The Presidio de Nuestra Señora de las Caldas de Guajoquilla was established in 1752 on orders of Viceroy Revilla Gigedo at the site of present-day Jiménez, Chihuahua. The Marqués de Rubí, after his inspection of the late 1760s, recommended removal of the presidio to the Valley of San Eleceario as part of the new line of defense to be established by Hugo Oconór in the next decade. In 1789 the Presidio of San Elizario, named for St. Elzear-spelled Elzeario and otherwise in Spanish and Mexican documents-was moved up the Rio Grande to the hacienda of Tiburcios, the approximate site of the present town of San Elizario. The presidio was to protect the river settlements of Ysleta and Socorro and establish a colony of pacified Apaches. The perimeter enclosure with its thick adobe walls included quarters for four officers, barracks for forty-three soldiers, guardhouses, corrals, storerooms, and a chapel.

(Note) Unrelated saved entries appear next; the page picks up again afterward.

`src/sbx_pkg.sv`:
```
package sbx_pkg;
    // =========================================================
    // register map (word aligned byte addresses)
    localparam logic [7:0] SBX_ADDR_DIV = 8'h00;
    localparam logic [7:0] SBX_ADDR_BIAS = 8'h04;
    localparam logic [7:0] SBX_ADDR_XO = 8'h08;
    localparam logic [7:0] SBX_ADDR_IRQ_STS = 8'h0C;
    localparam logic [7:0] SBX_ADDR_IRQ_MASK = 8'h10;
    // =========================================================
    // field layouts and reset values
    localparam logic [4:0] SBX_DIV_RST = 5'h0C;
    localparam logic [4:0] SBX_DIV_MIN = 5'h0A;
    localparam logic [4:0] SBX_DIV_MAX = 5'h0F;
    localparam int SBX_APLL_PRE_DIV = 4;
    localparam int SBX_SYS_MIN_MHZ = 180;
    localparam int SBX_SYS_MAX_MHZ = 333;
    localparam logic [18:0] SBX_XO_RST = 19'h15F1F;
    localparam logic [18:0] SBX_XO_WMASK = 19'h7FFFF;
    localparam logic [5:0] SBX_CAP_MAX = 6'h2F;
    localparam logic [5:0] SBX_CAP_RST = 6'h1F;
    localparam int SBX_XO_LDO_BIT = 16;
    // interrupt status bits
    localparam int SBX_IRQ_DONE = 0;
    localparam int SBX_IRQ_FAIL = 1;
    localparam int SBX_IRQ_BADDIV = 2;
    localparam int SBX_IRQ_BADCAP = 3;
    localparam int SBX_IRQ_W = 4;
    localparam logic [3:0] SBX_IRQ_MASK_RST = 4'h0;
endpackage

```
`src/sbx_regs.sv`:
```
// The register offsets and the Wishbone register port were left to the implementer.
`timescale 1ns/1ps
module sbx_regs (
    // clock and reset
    input wire logic clk_i,
    input wire logic rst_i,
    input wire logic ce_i,
    // wishbone slave
    input wire logic wb_cyc_i,
    input wire logic wb_stb_i,
    input wire logic wb_we_i,
    input wire logic [7:0] wb_adr_i,
    input wire logic [3:0] wb_sel_i,
    input wire logic [31:0] wb_dat_i,
    output logic [31:0] wb_dat_o,
    output logic wb_ack_o,
    // calibration engine (from analog side)
    input wire logic cal_done_i,
    input wire logic cal_fail_i,
    input wire logic [2:0] cal_sel_i,
    input wire logic [2:0] cal_eff_i,
    input wire logic cal_cmp_i,
    // configuration outputs
    output logic [4:0] sys_div_o,
    output logic oscillator_regulator_on_o,
    output logic [1:0] xo_gain_o,
    output logic [5:0] xo_cap_out_o,
    output logic [5:0] xo_cap_in_o,
    output logic [1:0] oscillator_spare_bits_o,
    // interrupt
    output logic irq_o
);
    import sbx_pkg::*;

    // =========================================================
    // input synchronisers
    logic [8:0] sync1_ff;
    logic [8:0] sync2_ff;
    logic done_d_ff;
    logic [8:0] async_in;
    assign async_in = {cal_cmp_i, cal_eff_i, cal_sel_i, cal_fail_i, cal_done_i};

    always_ff @(posedge clk_i) begin
        if (rst_i) begin
            sync1_ff <= 9'h000;
            sync2_ff <= 9'h000;
            done_d_ff <= 1'b0;
        end else if (ce_i) begin
            sync1_ff <= async_in;
            sync2_ff <= sync1_ff;
            done_d_ff <= sync2_ff[0];
        end
    end

    // status word: upper bits are zero
    logic [15:0] bias_calibration_status;
    assign bias_calibration_status = {7'h00, sync2_ff[8], sync2_ff[7:5], sync2_ff[4:2], sync2_ff[1], sync2_ff[0]};

    // =========================================================
    // bus decode
    function automatic logic [31:0] sbx_merge(input logic [31:0] old, input logic [31:0] wd, input logic [3:0] sel);
        logic [31:0] r;
        r = old;
        for (int i = 0; i < 4; i++) begin
            if (sel[i]) begin
                r[i*8 +: 8] = wd[i*8 +: 8];
            end
        end
        return r;
    endfunction

    function automatic logic cap_bad(input logic [5:0] c);
        return c > SBX_CAP_MAX;
    endfunction

    // divider codes outside the legal window would push the system clock out of range
    function automatic logic div_bad(input logic [4:0] d);
        return (d < SBX_DIV_MIN) | (d > SBX_DIV_MAX);
    endfunction

    logic ack_ff;
    logic req;
    logic wr;
    logic hit_div;
    logic hit_bias;
    logic hit_xo;
    logic hit_ists;
    logic hit_imask;
    assign req = wb_cyc_i & wb_stb_i & ~ack_ff;
    assign wr = req & wb_we_i;
    assign hit_div = (wb_adr_i == SBX_ADDR_DIV);
    assign hit_bias = (wb_adr_i == SBX_ADDR_BIAS);
    assign hit_xo = (wb_adr_i == SBX_ADDR_XO);
    assign hit_ists = (wb_adr_i == SBX_ADDR_IRQ_STS);
    assign hit_imask = (wb_adr_i == SBX_ADDR_IRQ_MASK);

    // =========================================================
    // registers
    logic [4:0] div_ff;
    logic [18:0] xo_ff;
    logic [3:0] ists_ff;
    logic [3:0] imask_ff;
    logic [31:0] dat_ff;
    logic [31:0] div_wd;
    logic [31:0] xo_wd;
    logic [31:0] ists_wd;
    logic [31:0] imask_wd;
    assign div_wd = sbx_merge({27'h0, div_ff}, wb_dat_i, wb_sel_i);
    assign xo_wd = sbx_merge({13'h0, xo_ff}, wb_dat_i, wb_sel_i);
    assign ists_wd = sbx_merge(32'h0, wb_dat_i, wb_sel_i);
    assign imask_wd = sbx_merge({28'h0, imask_ff}, wb_dat_i, wb_sel_i);

    // events
    logic [3:0] ev;
    logic div_wr_bad;
    logic cap_wr_bad;
    assign div_wr_bad = wr & hit_div & div_bad(div_wd[4:0]);
    assign cap_wr_bad = wr & hit_xo & (cap_bad(xo_wd[13:8]) | cap_bad(xo_wd[5:0]));
    assign ev[SBX_IRQ_DONE] = sync2_ff[0] & ~done_d_ff;
    assign ev[SBX_IRQ_FAIL] = sync2_ff[0] & ~done_d_ff & sync2_ff[1];
    assign ev[SBX_IRQ_BADDIV] = div_wr_bad;
    assign ev[SBX_IRQ_BADCAP] = cap_wr_bad;

    logic [3:0] nxt_ists;
    assign nxt_ists = (ists_ff & ~((wr & hit_ists) ? ists_wd[3:0] : 4'h0)) | ev;

    logic [31:0] rd_mux;
    assign rd_mux = hit_div ? {27'h0, div_ff} :
                    hit_bias ? {16'h0, bias_calibration_status} :
                    hit_xo ? {13'h0, xo_ff} :
                    hit_ists ? {28'h0, ists_ff} :
                    hit_imask ? {28'h0, imask_ff} : 32'h0;

    always_ff @(posedge clk_i) begin
        if (rst_i) begin
            div_ff <= SBX_DIV_RST;
            xo_ff <= SBX_XO_RST;
            ists_ff <= 4'h0;
            imask_ff <= SBX_IRQ_MASK_RST;
            ack_ff <= 1'b0;
            dat_ff <= 32'h0;
        end else if (ce_i) begin
            ack_ff <= req;
            ists_ff <= nxt_ists;
            if (req) begin
                dat_ff <= rd_mux;
            end
            // out of range divider writes are refused so the clock stays legal
            if (wr & hit_div & ~div_wr_bad) begin
                div_ff <= div_wd[4:0];
            end
            if (wr & hit_xo) begin
                xo_ff <= xo_wd[18:0] & SBX_XO_WMASK;
            end
            if (wr & hit_imask) begin
                imask_ff <= imask_wd[3:0];
            end
        end
    end

    assign wb_ack_o = ack_ff;
    assign wb_dat_o = dat_ff;
    assign irq_o = |(ists_ff & imask_ff);

    assign sys_div_o = div_ff;
    assign oscillator_regulator_on_o = xo_ff[SBX_XO_LDO_BIT];
    assign xo_gain_o = xo_ff[15:14];
    assign xo_cap_out_o = xo_ff[13:8];
    assign xo_cap_in_o = xo_ff[5:0];
    assign oscillator_spare_bits_o = xo_ff[18:17];
endmodule

```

In the first decade of the nineteenth century Spanish frontier officials became increasingly concerned about the American intrusion on Spanish New Mexico. In 1807 Zebulon Montgomery Pike, a United States Army captain, was arrested by Spanish officials on the headwaters of the Rio Grande above Santa Fe and charged with entering Spanish territory illegally. He was brought under heavy guard to the presidio of San Elizario, where he remained for three days before he was taken to Chihuahua. After his release Pike published his comments on the commercial possibilities of Spanish New Mexico, and his publication became popular in the United States. By 1810 Spanish officials had become thoroughly aroused by the increasing number of American traders arriving in Santa Fe, many of whom suffered arrest, confiscation of merchandise, and confinement in San Elizario Presidio. After the Mexican War of Independence ended in 1821, the Apache colony numbered more than 1,000, but it quickly disintegrated after 1831, when Mexican officials terminated the ration program. Meanwhile, San Elizario Presidio had provided the nucleus for the development of a town that grew to more than 1,000 by 1841. The Rio Grande had formed a new channel south of Ysleta, Socorro, and San Elizario, thus placing these settlements on what amounted to an island, known as La Isla or "the Island." Living conditions were primitive, and poverty was widespread.
During the Mexican War an American army of Missouri volunteers under the command of Col. Alexander Doniphan routed a Mexican force at the battle of Brazito some twenty-eight miles northwest of El Paso del Norte on December 25, 1846, and entered the Mexican town. Two American officers who visited San Elizario and whose diagram of the presidio is included in the classic Butterfield Overland Mail, 1857–1864 (1947), found the presidio deserted and in ruins, though most of the walls were still standing. They also discovered a number of bloody bandages, evidence that Mexicans wounded in battle received medical attention there. In accordance with the Treaty of Guadalupe Hidalgo of February 2, 1848, the Rio Grande became the boundary between the United States and Mexico, and the Island became a part of the United States. Two companies of United States infantry were stationed at the old presidio from 1849 to 1851, and when El Paso County was established in March 1850 San Elizario was the county seat. In 1851 John Russell Bartlett, the boundary commissioner, found the old presidio in ruins. The settlers had dismantled the walls and buildings to obtain adobe to construct their own residences.